Potentiation by α‐Methyltyrosine of the Suppression of Food‐Reinforced Lever‐Pressing Behaviour Induced by Antipsychotic Drugs

Abstract

The mode of action whereby .alpha.-methyltyrosine (.alpha.-MT) potentiates the behavioral effects induced by catecholamine receptor blocking antipsychotic drugs was investigated in rats trained to lever-press for food on a fixed-ratio 40 schedule of reinforcement. .alpha.-MT (20 mg/kg i.p., 4 h) potentiates the effects induced by pimozide (0.04 mg/kg i.p., 6 h) which preferentially blocks central dopamine (DA) receptors, but not the effects induced by phenoxybenzamine (0.5 mg/kg i.p., 30 min.) which blocks central noradrenaline (NA) receptors.
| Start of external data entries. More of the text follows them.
### flow/run.sh
#!/bin/bash
# OpenROAD 26Q1-2900-gdf79404cd8, Yosys 0.63+post, stock flow scripts
make -C /OpenROAD-flow-scripts/flow DESIGN_CONFIG=/design/flow/config.mk WORK_HOME=/design/flow/orfs finish
### flow/config.mk
export PLATFORM = sky130hd
export DESIGN_NAME = apb_fsm
export DESIGN_NICKNAME = apb_fsm
export VERILOG_FILES = /design/flow/design.v
export SDC_FILE = /design/flow/constraint.sdc
export NUM_CORES = 4
export LEC_CHECK = 1
export CORE_AREA = 10 10 70 70
export DIE_AREA = 0 0 80 80
### flow/constraint.sdc
current_design apb_fsm

set clk_period 1.3
set clk_io_pct 0.2

create_clock -name clk0 -period $clk_period [get_ports {PCLK}]

set non_clock_inputs [all_inputs -no_clocks]
set_input_delay [expr $clk_period * $clk_io_pct] -clock clk0 $non_clock_inputs
set_output_delay [expr $clk_period * $clk_io_pct] -clock clk0 [all_outputs]
### flow/design.v
typedef enum logic [1:0] {
    IDLE   = 2'b00,  
    SETUP  = 2'b01,  
    ACCESS = 2'b10   
} state_e;
module apb_fsm #(
    parameter int DATA_W = 64
) (
    input PCLK, PRESETn, PSELx, PENABLE, PWRITE, error, rdata_valid,
    input logic [DATA_W-1:0] prdata_intr,
    output reg req, we, 
    output reg PREADY,
    output reg PSLVERR,
    output reg [DATA_W-1 : 0] PRDATA
);
    state_e state, next_state;
    always @(posedge PCLK) begin
        if(~PRESETn) begin
            state <= IDLE;
        end
        else begin
            state <= next_state;
        end
    end
    always_comb begin
        case (state)
            IDLE:   next_state  = (PSELx & ~PENABLE) ? SETUP : IDLE;
            SETUP:  next_state  = PSELx & PENABLE ? ACCESS : SETUP;
            ACCESS: next_state  = rdata_valid ? (PSELx ? SETUP : IDLE) : ACCESS;
            default: next_state = IDLE;
        endcase
    end
    always_comb begin
        case (state)
            IDLE: begin
                req     = '0;
                we      = '0;
                PREADY  = '0;
                PSLVERR = '0;
                PRDATA  = 'z;
            end
            SETUP: begin
                req     = '0;
                we      = '0;
                PREADY  = '0;
                PSLVERR = '0;
                PRDATA  = 'z;
            end
            ACCESS: begin
                req     = '1;
                we      = error ? 0 : PWRITE;
                PREADY  = rdata_valid;
                PSLVERR = rdata_valid & error;
                PRDATA  = rdata_valid & ~PWRITE ? prdata_intr : 'z;
            end
            default: begin
                req     = '0;
                we      = '0;
                PREADY  = 'z;
                PSLVERR = 'z;
                PRDATA  = 'z;
            end
        endcase
    end
endmodule
==> notes.md <==
Implementation results are summarized by area below.

Outcome
The flow ran to the end, and the final reports show no timing, DRC or antenna violations.

Hold path
The end point of the worst hold path is state[1]$_DFF_P_. Checking hold timing, the worst path is listed with class reg2reg. The startpoint identified for the worst hold timing path is state[2]$_DFF_P_. The hold path depth is 2.

Clocking
In this run the number of H-tree levels came out at 1. The CTS tree is done. The clock sink total is 3. The clock insertion delay at the later pin of the skew report is 230 ps. After clock tree synthesis, the clock-pin slew on the worst setup and hold paths is 30 ps.

The number of buffers added to fix hold violations after cts is 0. In this run, CTS created clock tree buffers numbering 3. The maximum clock path buffer count is 2. CTS placed an instance of sky130_fd_sc_hd__clkbuf_4 at the clock tree root.

Floorplan
The area of the core is 3416 um^2. In this run the horizontal extent of the chip is 80 um. The initial core utilization is 18.24%.

For this design the top-level I/O count stands at 139. The chip occupies 6400 um^2. The cell row count is 21. The vertical die size is 80 um.

Timing
The smallest clock period supported by the final layout is computed as 1220 ps. For the pin with the worst max-slew slack, the measured transition is 162.8 ps. In the finished design, the share of the clock period the worst path needs comes to 93.86%.

For this run, the final setup violation count is recorded as 0. The max-slew violation total from the final report is 0. Setup repair after global routing left no endpoint under its margin. After layout, the setup clock skew is reported as 0.1032 ps.

Setup slack on the critical path of the routed design comes to 79.81 ps. Setup total negative slack on the finished layout was measured at 0 ps. Across all checked pins, the minimum headroom to the slew limit is 89.05%. The achievable clock frequency is 819.5 MHz.

Across all hold checks on the routed design, the worst slack comes to 515.8 ps. The final hold violation count recorded for this run is 0.

Global routing
The first-pass GRT wire length is 1.386 mm. The initial antenna violation count is 0. The total global routing overflow is 0. The overall global routing resource usage is 2.641%. Entering global routing, the biggest net connects 5 pins. The number of global-route vias before repair was 298.

Power
The fraction of power consumed by sequential logic is 34.8%. The part of the total power dissipated in the clock network is 53.3%. The switching portion of total power is 19.52%.

The worst vdd rail ir drop is 306.2 uV. The reported leakage power is 0.1456 nW. In this run, the combinational gates consume 11.9% of the power. The internal power of the cells totals 0.2384 mW. Total power for the finished layout comes to 0.2962 mW. For this design the total switching power over the nets is 0.05784 mW. The power density normalized to cell area is 893.4 nW/um^2.

Critical path
The worst setup path is launched from a flop. In the setup report, the worst path falls into the class reg2out. Looking at the critical path, the single cell with the biggest stage delay is sky130_fd_sc_hd__dfxtp_2. The setup slack of the most critical reg-to-reg path is 480 ps. The arrival time at the worst endpoint is 960 ps. The family with the most delay on the worst path is flip-flops. The delay contributed by the slowest stage of the critical path is 360 ps. In this run the critical register-to-register path is launched from state[1]$_DFF_P_. The depth of the worst register-to-register path is 2. All stages included, the depth of the critical timing path comes to 2.

In this run the critical path is formed by and3_4 > dlygate4sd2_1. STA classifies the critical path endpoint as a primary output. In this run the critical register-to-register path is captured at state[2]$_DFF_P_. Per the post-run analysis, buffers plus inverters along the critical path come to 1. The required time reported for the critical path endpoint is 1040 ps. Per the timing report, the biggest fanout along the worst path comes to 6.

Synthesis
The total of flip-flops plus latches after synthesis is 3. The average cell area after synthesis is 7.988 um^2. In the synthesis report, Yosys lists the chip area as 623.1 um^2. The synthesized netlist occupies a cell area of 623.1 um^2. The cell count listed in synth_stat.txt is 78. For this run, the number of Yosys warnings is 7. The number of different library cells in the post-synthesis netlist is 12. The sequential fraction of the synthesis area is 9.639%. The cell count after synthesis came out at 78.

Routing
The remaining routing DRC violations is 0. The number of iterations in the first detailed-routing pass is 2. The antenna diode count is 0. The final layout contains routed wiring with a total length of 915 um. Using the TritonRoute via totals, the vias-per-cell ratio works out to 3.120.

In the final routed layout, each cell accounts on average for 12.20 um. The post-detailed-route count of antenna-violating nets is 0. The final route contains 234 vias. The violation count after the first detailed-route iteration is 8.

Layout
The register with the most flip-flops in the layout has 3 of them. Counting flops per register, the top entry is state. The largest registers in the layout are state (3). Compared with the post-synthesis result, the final layout area differs by -46.79%. The cell area after layout is 331.6 um^2. The most common logic cells in the final layout are sky130_fd_sc_hd__clkdlybuf4s50_1, sky130_fd_sc_hd__dlygate4sd2_1, sky130_fd_sc_hd__clkbuf_4. Per the layout report, the design carries 399 filler cells. The final report gives the core utilization as 9.707%. The count of non-filler cells in the finished layout is 75.

The share of final-layout standard cells stronger than drive strength 1 is 31.03%.

Place
Routability-driven placement finished with a final weighted congestion of 0.7386. After detailed placement, the design holds a cell count of 70. In this run the cell area measured after placement is 300.3 um^2. The placement report lists the number of port buffers as 10.

The post-placement setup slack is -381.8 ps.

Job
The logs give a warning total of 26. The max-cap check violation count is 0.
[repair_timing]
action | CTS | global route
resized | 7 | 3
endpoints found under the setup margin | 4 | 3
buffers inserted | 2 | 0
pin swaps | 0 | 0
[cells in the mapped netlist]
| master | number | area share (%) |
|---|---|---|
| sky130_fd_sc_hd__a21boi_0 | 2 | 2.4 |
| sky130_fd_sc_hd__nand3_1 | 1 | 0.80 |
| sky130_fd_sc_hd__a2bb2oi_1 | 1 | 1.4 |
| sky130_fd_sc_hd__o21ai_0 | 1 | 0.80 |
| sky130_fd_sc_hd__a21oi_1 | 1 | 0.80 |
| sky130_fd_sc_hd__and3b_2 | 1 | 1.6 |
| sky130_fd_sc_hd__buf_4 | 64 | 77 |
| sky130_fd_sc_hd__o221a_1 | 1 | 1.8 |
| sky130_fd_sc_hd__dfxtp_1 | 3 | 9.6 |
| sky130_fd_sc_hd__nand2b_1 | 1 | 1.0 |
| sky130_fd_sc_hd__and3_2 | 1 | 1.2 |
| sky130_fd_sc_hd__and2_4 | 1 | 1.4 |
[how the worst max path moves through the flow]
stage,from,to,slack [ps]
after CTS,state[1]$_DFF_P_,req,-80
after global routing,state[1]$_DFF_P_,PSLVERR,30
final,state[1]$_DFF_P_,PSLVERR,80
[tightest hold or removal path, stage by stage, from the launching register on]
cell,delay [ps]
sky130_fd_sc_hd__dfxtp_1,310
sky130_fd_sc_hd__nand3_1,70
sky130_fd_sc_hd__a21boi_0,80
[power by group through the flow]
stage	sequential [mW]	combinational, mW	clock, mW
after CTS	0.102	0.0380	0.166
final	0.103	0.0353	0.158
after global routing	0.104	0.0399	0.173
[per-layer routing]
| layer | up-vias | GRT usage (%) | part of all wire (%) |
|---|---|---|---|
| met4 | 0 | 3.169 | 8.0 |
| met3 | 24 | 4.318 | 29 |
| met5 | - | 0 | 0 |
| li1 | 83 | - | - |
| met2 | 41 | 2.729 | 42 |
| met1 | 86 | 1.597 | 21 |
[cell type report]
cell class / count / area [um^2] / share of cell area [%]
flip-flops and latches: 3 / 61.31 / 18.49
well taps: 46 / 57.56 / 17.36
multi-input cells: 11 / 86.33 / 26.04
repair buffers: 11 / 100.1 / 30.19
clock buffers: 4 / 26.28 / 7.925
[logic make-up after synthesis]
| kind of cell | count (synthesis) | share of synthesized area [%] |
|---|---|---|
| compound gates | 6 | 7.227 |
| buf+inv | 64 | 77.11 |
| flops | 3 | 9.639 |
| simple gates | 5 | 6.025 |
Power figures rest on the tool's default switching activity, not on a simulated workload.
The behavioral suppression induced by chlorpromazine (0.5 mg/kg i.p., 15 min.), thioridazine (1.5 mg/kg i.p., 15 min.), or haloperidol (0.02 mg/kg i.p., 15 min.) were not potentiated by the administration of the inhibitor of DA-.beta.-hydroxylase, bis-(4-methyl-1-homopiperazinylthiocarbonyl) disulfide (FLA-63) (4 mg/kg s.c., 1 h). The potentiation by .alpha.-MT of the clinical effects of antipsychotic drugs and of their behavioral effects in animals experiments is in all probability due to a blockade by .alpha.-MT of a feedback mediated compensatory increase in the catecholamine synthesis as a result of a blockade of central NA and/or DA receptors by the antipsychotic drugs. Since, in the present experiments, the behavioral effects induced by drugs which block central DA but not NA receptors were potentiated by the simultaneous administration of .alpha.-MT, it seemed probable that the disruption of conditioned behaviors by antipsychotic drugs is due to a blockade of central DA receptors. In view of the fact that the ability to selectively disrupt conditioned behaviors is shared by a wide range of antipsychotic drugs differing in chemical structure and also in their mode of action, it is possible that a blockade of DA neurotransmission is also of primary importance for the clinical effects induced by antipsychotic drugs.